The RAE Zephyr was a single-seat, single-engined light pusher configuration biplane designed and built by the Aero Club of the Royal Aircraft Establishment (RAE) for the 1923 Lympne Motor Glider Competition. At a late stage the Aero Club chose to enter the more promising RAE Hurricane instead, using the Zephyr's engine, and the Zephyr itself was abandoned.

==Design and development==
The Zephyr was the first of three light aircraft designed and built by the Aero Club of the RAE. It was designed by Samuel Childs. As the Club originally considered it as an entrant to the Lympne Motor Glider Competition where the Daily Mail prize of £1000 for a 50-mile flight was limited to aircraft with engines of less than 750 cc capacity, it was fitted with a 600 cc Douglas flat-twin engine that produced only about 20 hp (15 kW).

The Zephyr was a two bay biplane with wings without stagger or sweep and of constant chord with square tips. It was a pusher design, reminiscent of the Royal Aircraft Factory F.E series, for example the FE8, with a full fuselage replaced with a pod or nacelle with the cockpit and the engine behind it, the empennage supported on an open frame. The Zephyr's pilot sat under the front wing with a long but downward sloping nose ahead of him. Four booms ran rearwards from the wings, two on each side converging in the vertical plane from the inner interplane struts to the tail, with rectangular bracing to stiffen them. The tailplane was mounted at the meeting of the booms and twin triangular fins, each bearing a near rectangular rudder were placed at the ends of each vertical pair of booms. The twin-wheeled main undercarriage was supplemented by twin sprung tails skids, one under each fin.

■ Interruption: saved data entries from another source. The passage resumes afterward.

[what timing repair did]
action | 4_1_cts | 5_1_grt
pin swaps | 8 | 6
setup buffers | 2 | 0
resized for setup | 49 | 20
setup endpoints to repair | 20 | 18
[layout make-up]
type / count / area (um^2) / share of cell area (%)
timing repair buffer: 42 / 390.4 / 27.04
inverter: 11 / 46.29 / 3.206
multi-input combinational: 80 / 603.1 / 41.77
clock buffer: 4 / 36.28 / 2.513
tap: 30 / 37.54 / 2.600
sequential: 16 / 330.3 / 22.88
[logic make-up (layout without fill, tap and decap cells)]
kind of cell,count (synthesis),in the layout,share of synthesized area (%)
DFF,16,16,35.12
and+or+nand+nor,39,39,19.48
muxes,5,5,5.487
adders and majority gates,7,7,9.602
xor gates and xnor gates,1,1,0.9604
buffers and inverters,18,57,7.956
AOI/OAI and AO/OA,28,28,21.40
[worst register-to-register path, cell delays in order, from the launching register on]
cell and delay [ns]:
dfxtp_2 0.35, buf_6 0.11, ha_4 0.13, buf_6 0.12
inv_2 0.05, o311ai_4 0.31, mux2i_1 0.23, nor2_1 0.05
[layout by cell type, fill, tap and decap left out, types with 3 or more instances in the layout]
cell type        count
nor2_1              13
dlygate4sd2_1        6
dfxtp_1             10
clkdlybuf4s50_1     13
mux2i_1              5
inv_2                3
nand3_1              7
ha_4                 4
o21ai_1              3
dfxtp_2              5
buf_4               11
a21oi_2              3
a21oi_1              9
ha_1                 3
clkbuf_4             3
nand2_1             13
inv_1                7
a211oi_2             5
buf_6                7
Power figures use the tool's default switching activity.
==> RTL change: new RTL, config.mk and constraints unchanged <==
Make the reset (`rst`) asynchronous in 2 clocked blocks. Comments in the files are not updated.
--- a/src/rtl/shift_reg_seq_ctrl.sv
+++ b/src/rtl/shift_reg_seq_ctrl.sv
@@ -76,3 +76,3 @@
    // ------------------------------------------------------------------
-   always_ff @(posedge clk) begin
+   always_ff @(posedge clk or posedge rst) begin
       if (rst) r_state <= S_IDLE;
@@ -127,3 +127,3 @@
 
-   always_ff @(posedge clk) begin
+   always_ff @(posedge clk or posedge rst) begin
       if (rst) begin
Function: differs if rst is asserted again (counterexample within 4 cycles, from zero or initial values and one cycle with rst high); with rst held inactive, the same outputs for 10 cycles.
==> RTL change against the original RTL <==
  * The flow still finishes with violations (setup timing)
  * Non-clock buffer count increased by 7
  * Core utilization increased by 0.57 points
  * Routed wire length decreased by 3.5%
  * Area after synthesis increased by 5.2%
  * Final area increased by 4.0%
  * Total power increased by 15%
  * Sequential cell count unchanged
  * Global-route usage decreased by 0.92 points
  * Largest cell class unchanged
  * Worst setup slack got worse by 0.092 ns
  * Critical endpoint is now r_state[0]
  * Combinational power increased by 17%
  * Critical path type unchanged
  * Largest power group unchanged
$ cat src/rtl/latch_ctrl_pkg.sv
// Shared types and elaboration helpers for the latch bank write controller.
package latch_ctrl_pkg;

    typedef enum logic [1:0] {
        ST_IDLE,
        ST_SETUP,
        ST_OPEN,
        ST_HOLD
    } state_e;

    // Ceiling log2; clog2(1) = 0.
    function automatic int unsigned clog2(input int unsigned v);
        int unsigned r;
        r = 0;
        for (int unsigned i = 0; i < 32; i++) begin
            if ((64'd1 << i) < 64'(v)) r = i + 1;
        end
        return r;
    endfunction

    function automatic int unsigned max3(input int unsigned a, input int unsigned b,
                                         input int unsigned c);
        int unsigned m;
        m = (a > b) ? a : b;
        return (m > c) ? m : c;
    endfunction

    function automatic bit cyc_params_ok(input int unsigned setup_cyc,
                                         input int unsigned open_cyc,
                                         input int unsigned hold_cyc);
        return (setup_cyc >= 1) && (open_cyc >= 1) && (hold_cyc >= 1);
    endfunction

endpackage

The Zephyr flew for the first time with Paul Bulman in control on 3 September 1923, with just over a month before the start of the Lympne Trials on 8 October. It was certainly later than intended, for the Zephyr had been registered as a competitor in the Vauvilles (near Cherbourg) Light Plane and Glider event which ended on 26 August. The first flight went well, and Bulman reported excellent handling. However, by this time the Aero Club had designed and built the much more modern looking Hurricane, a cantilever monoplane with less air resistance and slightly lower weight, though no lightweight. The Zephyr was therefore even more underpowered than the Hurricane, and it was decided to put the Douglas engine into the latter aircraft and enter it for the trials. The wing area of the biplane was more than three times that of the Hurricane, making for such a low wing loading (2.54 b/sq. ft. or 12.4 kg/m^{2}) that the Zephyr would have been hard to fly except in a dead calm. With the loss of its engine the sole Zephyr, registered G-EBGW was abandoned, though not destroyed until 1925.